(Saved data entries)
....................
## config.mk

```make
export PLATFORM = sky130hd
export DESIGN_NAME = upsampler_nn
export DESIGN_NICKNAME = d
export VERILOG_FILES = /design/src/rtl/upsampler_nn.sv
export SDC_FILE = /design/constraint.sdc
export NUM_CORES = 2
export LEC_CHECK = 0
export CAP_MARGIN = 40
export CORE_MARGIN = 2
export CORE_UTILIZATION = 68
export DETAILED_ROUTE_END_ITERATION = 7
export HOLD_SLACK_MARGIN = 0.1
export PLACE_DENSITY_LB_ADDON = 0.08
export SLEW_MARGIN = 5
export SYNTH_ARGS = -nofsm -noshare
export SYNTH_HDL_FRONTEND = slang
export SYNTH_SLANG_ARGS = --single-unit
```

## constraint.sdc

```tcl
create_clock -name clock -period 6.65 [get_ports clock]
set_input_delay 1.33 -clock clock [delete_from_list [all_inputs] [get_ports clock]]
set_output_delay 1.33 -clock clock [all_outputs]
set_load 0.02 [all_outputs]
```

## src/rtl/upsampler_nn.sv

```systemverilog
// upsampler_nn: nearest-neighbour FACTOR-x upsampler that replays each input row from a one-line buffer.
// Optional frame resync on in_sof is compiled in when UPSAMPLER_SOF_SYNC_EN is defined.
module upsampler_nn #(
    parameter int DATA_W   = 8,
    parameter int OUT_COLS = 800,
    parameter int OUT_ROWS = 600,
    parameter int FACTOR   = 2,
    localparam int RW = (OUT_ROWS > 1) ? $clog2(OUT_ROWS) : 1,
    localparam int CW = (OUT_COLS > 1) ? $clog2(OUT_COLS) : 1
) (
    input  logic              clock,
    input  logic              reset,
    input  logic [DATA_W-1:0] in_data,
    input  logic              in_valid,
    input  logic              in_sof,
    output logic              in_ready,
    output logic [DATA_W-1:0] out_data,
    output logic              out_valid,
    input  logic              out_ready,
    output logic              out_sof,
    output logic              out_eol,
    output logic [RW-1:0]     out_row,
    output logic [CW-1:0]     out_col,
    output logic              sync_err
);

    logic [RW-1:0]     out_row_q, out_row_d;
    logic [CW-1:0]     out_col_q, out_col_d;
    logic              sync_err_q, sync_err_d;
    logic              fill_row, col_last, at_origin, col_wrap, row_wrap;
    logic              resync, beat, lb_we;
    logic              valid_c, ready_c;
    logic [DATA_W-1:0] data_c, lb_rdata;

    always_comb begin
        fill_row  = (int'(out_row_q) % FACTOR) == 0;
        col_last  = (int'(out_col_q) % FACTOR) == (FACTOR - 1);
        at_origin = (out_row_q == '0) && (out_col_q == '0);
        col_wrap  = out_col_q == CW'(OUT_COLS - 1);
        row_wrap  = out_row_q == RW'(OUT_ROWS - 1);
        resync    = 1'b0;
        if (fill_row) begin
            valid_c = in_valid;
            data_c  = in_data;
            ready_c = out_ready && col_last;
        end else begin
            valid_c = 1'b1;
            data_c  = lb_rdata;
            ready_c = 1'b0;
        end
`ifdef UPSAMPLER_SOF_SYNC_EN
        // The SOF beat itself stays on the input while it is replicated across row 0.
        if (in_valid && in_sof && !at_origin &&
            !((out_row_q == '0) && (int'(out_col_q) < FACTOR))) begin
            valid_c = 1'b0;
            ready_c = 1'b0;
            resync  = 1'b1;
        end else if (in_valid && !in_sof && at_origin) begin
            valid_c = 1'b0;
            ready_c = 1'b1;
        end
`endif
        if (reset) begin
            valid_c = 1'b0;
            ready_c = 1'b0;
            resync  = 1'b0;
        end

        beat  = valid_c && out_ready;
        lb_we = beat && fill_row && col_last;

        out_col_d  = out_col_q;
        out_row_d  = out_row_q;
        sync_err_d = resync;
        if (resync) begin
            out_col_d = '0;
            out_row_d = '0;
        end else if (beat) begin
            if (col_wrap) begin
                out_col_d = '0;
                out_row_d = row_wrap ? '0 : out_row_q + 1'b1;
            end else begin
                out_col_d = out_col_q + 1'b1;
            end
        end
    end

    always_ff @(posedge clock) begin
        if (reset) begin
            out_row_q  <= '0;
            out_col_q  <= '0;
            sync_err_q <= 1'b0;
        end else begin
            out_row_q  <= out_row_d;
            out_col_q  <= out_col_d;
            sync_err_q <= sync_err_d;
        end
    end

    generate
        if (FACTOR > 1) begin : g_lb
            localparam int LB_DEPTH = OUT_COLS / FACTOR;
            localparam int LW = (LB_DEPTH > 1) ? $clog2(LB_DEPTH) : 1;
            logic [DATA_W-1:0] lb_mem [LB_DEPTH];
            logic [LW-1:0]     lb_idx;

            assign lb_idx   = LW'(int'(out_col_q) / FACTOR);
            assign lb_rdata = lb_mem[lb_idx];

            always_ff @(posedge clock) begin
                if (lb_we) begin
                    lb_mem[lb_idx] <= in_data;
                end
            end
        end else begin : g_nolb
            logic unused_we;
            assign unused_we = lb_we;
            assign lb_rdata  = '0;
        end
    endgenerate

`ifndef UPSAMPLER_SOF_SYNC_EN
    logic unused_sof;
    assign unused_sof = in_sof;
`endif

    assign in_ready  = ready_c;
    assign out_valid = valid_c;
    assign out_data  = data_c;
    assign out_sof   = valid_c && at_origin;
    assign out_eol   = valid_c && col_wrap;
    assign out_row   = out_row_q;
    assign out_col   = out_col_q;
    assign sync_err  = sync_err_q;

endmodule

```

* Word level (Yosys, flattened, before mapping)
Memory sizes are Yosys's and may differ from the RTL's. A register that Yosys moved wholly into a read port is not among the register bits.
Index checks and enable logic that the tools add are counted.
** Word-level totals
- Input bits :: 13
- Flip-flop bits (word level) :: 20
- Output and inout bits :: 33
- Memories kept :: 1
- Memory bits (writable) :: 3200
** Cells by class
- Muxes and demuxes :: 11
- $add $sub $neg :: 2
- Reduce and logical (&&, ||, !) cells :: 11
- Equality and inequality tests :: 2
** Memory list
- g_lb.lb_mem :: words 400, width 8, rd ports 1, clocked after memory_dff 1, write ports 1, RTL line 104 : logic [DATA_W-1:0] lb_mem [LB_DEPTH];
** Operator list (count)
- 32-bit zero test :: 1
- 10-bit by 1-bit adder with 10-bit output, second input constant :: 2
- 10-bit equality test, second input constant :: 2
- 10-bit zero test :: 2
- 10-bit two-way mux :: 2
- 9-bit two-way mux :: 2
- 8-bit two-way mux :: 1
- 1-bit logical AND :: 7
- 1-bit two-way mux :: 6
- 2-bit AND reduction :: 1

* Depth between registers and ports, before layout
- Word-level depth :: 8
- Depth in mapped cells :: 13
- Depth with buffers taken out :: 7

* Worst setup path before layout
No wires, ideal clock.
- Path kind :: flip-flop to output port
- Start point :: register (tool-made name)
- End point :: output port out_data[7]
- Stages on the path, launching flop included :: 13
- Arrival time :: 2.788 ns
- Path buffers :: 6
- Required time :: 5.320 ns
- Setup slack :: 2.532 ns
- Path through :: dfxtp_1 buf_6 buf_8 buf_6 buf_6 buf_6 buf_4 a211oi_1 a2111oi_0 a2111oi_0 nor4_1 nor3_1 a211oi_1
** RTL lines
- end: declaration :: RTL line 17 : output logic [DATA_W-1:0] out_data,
....................
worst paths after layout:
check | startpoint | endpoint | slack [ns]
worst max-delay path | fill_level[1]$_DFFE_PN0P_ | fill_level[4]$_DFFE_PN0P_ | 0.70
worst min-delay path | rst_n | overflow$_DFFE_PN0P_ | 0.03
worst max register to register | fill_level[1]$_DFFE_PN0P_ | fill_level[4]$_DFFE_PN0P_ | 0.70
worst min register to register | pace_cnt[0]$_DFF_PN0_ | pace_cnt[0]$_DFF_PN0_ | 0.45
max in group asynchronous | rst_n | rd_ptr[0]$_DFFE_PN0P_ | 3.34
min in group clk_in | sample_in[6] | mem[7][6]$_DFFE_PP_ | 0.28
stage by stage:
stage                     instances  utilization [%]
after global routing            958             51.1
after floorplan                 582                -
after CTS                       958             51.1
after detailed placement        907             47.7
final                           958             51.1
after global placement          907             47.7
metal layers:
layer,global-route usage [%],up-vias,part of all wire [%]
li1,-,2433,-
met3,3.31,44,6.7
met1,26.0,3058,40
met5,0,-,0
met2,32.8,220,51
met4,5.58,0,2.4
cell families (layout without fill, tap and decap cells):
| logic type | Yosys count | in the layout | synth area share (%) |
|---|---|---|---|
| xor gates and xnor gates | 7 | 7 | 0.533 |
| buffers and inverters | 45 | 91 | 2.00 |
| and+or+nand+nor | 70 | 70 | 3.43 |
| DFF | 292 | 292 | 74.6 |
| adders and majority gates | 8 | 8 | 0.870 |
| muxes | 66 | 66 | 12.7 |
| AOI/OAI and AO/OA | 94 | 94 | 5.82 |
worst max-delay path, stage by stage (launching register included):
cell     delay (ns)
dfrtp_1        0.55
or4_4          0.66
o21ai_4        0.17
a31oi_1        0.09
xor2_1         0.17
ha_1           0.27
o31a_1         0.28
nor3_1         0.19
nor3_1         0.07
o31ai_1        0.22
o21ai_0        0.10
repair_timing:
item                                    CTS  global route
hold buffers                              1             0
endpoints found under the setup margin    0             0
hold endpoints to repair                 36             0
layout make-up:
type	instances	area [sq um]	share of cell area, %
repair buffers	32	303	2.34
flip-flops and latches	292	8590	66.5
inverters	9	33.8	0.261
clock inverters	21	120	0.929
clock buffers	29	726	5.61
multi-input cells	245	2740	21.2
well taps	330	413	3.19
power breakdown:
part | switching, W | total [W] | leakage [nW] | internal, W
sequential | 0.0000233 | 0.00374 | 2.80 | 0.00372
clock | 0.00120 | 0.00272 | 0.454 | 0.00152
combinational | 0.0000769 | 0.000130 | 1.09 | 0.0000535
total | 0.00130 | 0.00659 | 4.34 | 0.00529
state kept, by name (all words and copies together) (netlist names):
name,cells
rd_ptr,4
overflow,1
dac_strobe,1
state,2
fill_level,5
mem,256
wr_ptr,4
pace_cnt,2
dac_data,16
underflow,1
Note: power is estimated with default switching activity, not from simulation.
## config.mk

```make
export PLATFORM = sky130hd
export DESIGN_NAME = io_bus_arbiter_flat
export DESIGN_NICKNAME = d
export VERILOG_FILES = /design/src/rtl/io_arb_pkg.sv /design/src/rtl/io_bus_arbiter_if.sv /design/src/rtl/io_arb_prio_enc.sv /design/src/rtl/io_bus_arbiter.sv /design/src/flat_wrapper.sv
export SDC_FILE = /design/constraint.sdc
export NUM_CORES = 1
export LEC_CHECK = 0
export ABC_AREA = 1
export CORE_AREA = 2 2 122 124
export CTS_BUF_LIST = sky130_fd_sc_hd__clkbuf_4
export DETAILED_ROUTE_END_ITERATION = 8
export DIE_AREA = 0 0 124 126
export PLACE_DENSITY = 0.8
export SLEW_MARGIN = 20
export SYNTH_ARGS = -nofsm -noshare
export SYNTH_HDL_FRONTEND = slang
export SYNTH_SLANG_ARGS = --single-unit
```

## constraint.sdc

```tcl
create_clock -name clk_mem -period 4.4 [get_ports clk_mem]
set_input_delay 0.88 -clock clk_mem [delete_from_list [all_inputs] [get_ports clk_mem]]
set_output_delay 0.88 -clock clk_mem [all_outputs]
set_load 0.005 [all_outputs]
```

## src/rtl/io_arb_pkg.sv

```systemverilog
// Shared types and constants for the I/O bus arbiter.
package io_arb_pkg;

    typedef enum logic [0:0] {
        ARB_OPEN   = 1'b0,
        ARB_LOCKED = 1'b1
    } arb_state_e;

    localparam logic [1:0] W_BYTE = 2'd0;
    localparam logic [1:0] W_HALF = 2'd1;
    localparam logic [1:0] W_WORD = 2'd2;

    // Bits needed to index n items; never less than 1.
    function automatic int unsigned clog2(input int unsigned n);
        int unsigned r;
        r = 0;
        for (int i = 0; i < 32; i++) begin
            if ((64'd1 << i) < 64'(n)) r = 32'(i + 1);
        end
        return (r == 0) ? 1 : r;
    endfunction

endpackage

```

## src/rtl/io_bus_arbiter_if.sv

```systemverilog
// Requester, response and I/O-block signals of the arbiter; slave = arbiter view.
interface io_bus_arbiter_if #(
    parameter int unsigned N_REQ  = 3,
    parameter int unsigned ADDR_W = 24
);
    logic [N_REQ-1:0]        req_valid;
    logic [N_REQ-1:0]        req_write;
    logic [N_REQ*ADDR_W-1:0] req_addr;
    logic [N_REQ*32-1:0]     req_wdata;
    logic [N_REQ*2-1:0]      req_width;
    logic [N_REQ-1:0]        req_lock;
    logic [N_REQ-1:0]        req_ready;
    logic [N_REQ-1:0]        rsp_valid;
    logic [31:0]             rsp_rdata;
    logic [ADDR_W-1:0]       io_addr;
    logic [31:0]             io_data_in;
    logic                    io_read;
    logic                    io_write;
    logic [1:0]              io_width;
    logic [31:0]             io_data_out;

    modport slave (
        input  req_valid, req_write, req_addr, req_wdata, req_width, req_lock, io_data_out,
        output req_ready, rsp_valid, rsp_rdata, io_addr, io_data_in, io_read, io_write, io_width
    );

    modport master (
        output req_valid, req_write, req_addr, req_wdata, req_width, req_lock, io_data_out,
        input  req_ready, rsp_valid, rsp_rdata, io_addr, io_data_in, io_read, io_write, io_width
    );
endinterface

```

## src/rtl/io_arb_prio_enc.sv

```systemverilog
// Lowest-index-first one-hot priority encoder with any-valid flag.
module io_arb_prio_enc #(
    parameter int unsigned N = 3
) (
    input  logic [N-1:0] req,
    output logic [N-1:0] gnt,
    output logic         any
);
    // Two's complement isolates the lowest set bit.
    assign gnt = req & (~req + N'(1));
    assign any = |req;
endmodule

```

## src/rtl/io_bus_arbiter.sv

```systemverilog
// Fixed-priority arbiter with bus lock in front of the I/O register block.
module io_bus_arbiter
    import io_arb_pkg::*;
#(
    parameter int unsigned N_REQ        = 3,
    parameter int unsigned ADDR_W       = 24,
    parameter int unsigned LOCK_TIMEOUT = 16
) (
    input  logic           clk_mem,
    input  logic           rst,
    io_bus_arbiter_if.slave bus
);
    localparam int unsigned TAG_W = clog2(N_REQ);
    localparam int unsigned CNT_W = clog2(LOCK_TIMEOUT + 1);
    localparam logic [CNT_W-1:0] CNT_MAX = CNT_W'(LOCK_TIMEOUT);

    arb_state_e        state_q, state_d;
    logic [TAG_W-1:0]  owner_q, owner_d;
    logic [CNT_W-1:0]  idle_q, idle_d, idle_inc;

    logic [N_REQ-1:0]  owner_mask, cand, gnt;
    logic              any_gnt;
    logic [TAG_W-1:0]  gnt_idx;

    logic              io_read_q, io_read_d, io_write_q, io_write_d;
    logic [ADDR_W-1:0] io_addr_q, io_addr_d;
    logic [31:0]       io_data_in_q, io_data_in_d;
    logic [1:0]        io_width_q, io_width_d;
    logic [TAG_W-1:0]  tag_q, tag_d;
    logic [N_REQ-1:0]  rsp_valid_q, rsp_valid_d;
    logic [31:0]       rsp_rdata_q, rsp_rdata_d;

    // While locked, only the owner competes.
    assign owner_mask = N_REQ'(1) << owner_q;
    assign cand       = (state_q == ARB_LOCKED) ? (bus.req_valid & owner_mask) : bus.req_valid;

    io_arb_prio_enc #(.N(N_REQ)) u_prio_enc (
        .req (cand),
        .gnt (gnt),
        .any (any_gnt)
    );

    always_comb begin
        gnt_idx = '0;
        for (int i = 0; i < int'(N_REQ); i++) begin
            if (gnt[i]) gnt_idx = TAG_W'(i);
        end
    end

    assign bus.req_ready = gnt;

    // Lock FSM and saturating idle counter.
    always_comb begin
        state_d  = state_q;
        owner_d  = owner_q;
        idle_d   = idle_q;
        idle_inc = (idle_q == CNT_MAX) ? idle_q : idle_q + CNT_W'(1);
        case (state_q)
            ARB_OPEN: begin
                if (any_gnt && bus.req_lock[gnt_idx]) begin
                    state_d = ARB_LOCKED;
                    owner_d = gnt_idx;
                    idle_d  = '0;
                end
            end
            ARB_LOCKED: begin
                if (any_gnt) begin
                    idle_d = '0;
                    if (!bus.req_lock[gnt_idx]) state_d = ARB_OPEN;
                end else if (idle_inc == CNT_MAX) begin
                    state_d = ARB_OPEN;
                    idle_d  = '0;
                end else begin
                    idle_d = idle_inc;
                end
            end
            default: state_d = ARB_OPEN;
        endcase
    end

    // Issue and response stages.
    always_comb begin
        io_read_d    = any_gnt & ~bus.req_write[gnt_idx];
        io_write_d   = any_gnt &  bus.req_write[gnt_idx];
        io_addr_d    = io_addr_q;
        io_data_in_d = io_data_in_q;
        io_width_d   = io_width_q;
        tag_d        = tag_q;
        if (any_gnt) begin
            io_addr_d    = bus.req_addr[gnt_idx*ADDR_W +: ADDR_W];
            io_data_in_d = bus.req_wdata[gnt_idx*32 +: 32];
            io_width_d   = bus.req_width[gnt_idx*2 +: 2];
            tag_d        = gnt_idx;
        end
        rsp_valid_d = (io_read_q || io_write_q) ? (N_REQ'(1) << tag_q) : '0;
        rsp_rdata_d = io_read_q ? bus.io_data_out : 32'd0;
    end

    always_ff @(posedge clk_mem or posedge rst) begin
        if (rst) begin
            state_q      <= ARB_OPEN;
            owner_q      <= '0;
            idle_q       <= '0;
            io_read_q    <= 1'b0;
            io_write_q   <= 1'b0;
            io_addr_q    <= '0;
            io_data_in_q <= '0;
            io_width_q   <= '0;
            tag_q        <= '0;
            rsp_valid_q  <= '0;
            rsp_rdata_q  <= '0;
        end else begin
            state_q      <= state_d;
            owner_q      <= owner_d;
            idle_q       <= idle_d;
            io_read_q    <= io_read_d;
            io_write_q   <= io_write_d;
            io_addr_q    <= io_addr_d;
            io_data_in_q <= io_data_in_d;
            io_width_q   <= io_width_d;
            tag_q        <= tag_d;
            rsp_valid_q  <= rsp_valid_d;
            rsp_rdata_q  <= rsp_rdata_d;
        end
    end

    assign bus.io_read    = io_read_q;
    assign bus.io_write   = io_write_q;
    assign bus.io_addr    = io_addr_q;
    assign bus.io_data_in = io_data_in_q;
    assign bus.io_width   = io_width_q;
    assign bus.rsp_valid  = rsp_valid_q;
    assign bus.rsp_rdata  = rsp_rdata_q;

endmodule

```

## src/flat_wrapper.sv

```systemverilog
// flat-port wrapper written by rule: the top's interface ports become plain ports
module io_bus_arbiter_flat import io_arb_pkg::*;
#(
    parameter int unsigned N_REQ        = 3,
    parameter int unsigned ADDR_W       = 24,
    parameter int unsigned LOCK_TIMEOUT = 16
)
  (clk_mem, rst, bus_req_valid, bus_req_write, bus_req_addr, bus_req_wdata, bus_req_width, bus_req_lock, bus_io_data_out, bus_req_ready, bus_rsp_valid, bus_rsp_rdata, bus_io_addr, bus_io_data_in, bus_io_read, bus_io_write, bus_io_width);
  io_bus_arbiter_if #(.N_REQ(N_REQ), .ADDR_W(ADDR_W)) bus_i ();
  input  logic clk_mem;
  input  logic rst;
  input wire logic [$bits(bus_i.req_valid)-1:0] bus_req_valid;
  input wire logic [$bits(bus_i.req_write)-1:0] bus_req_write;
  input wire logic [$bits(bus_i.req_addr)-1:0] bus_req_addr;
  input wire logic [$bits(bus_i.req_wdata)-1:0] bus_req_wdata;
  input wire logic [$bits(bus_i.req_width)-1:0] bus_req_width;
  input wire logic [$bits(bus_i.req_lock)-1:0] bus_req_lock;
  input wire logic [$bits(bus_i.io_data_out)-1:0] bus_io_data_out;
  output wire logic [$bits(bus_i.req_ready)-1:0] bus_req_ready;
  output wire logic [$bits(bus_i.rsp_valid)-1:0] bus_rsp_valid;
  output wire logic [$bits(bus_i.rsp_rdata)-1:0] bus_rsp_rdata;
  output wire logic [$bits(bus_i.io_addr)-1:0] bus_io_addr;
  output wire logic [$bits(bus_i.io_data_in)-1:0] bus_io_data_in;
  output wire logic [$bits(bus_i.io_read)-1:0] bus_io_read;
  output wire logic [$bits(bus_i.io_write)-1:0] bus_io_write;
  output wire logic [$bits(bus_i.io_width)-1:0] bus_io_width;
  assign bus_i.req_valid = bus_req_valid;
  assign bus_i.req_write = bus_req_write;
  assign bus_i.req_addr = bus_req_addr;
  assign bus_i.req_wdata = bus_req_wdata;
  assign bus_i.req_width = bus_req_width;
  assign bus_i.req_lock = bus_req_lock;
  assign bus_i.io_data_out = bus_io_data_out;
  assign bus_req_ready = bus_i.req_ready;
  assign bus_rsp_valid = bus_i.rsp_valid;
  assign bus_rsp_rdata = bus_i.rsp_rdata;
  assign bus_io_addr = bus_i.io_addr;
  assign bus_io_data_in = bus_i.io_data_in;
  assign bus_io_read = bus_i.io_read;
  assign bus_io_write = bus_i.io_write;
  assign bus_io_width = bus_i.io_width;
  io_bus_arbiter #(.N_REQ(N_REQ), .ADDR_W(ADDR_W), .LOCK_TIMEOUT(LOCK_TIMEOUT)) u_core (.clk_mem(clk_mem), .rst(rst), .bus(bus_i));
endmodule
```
....................
▶ [What is expected]
Please make an exact copy of the lines above from the line with "worst paths after" through the line with "66 | 12.7 |", both ends included.

▶ [Output for this exercise]
worst paths after layout:
check | startpoint | endpoint | slack [ns]
worst max-delay path | fill_level[1]$_DFFE_PN0P_ | fill_level[4]$_DFFE_PN0P_ | 0.70
worst min-delay path | rst_n | overflow$_DFFE_PN0P_ | 0.03
worst max register to register | fill_level[1]$_DFFE_PN0P_ | fill_level[4]$_DFFE_PN0P_ | 0.70
worst min register to register | pace_cnt[0]$_DFF_PN0_ | pace_cnt[0]$_DFF_PN0_ | 0.45
max in group asynchronous | rst_n | rd_ptr[0]$_DFFE_PN0P_ | 3.34
min in group clk_in | sample_in[6] | mem[7][6]$_DFFE_PP_ | 0.28
stage by stage:
stage                     instances  utilization [%]
after global routing            958             51.1
after floorplan                 582                -
after CTS                       958             51.1
after detailed placement        907             47.7
final                           958             51.1
after global placement          907             47.7
metal layers:
layer,global-route usage [%],up-vias,part of all wire [%]
li1,-,2433,-
met3,3.31,44,6.7
met1,26.0,3058,40
met5,0,-,0
met2,32.8,220,51
met4,5.58,0,2.4
cell families (layout without fill, tap and decap cells):
| logic type | Yosys count | in the layout | synth area share (%) |
|---|---|---|---|
| xor gates and xnor gates | 7 | 7 | 0.533 |
| buffers and inverters | 45 | 91 | 2.00 |
| and+or+nand+nor | 70 | 70 | 3.43 |
| DFF | 292 | 292 | 74.6 |
| adders and majority gates | 8 | 8 | 0.870 |
| muxes | 66 | 66 | 12.7 |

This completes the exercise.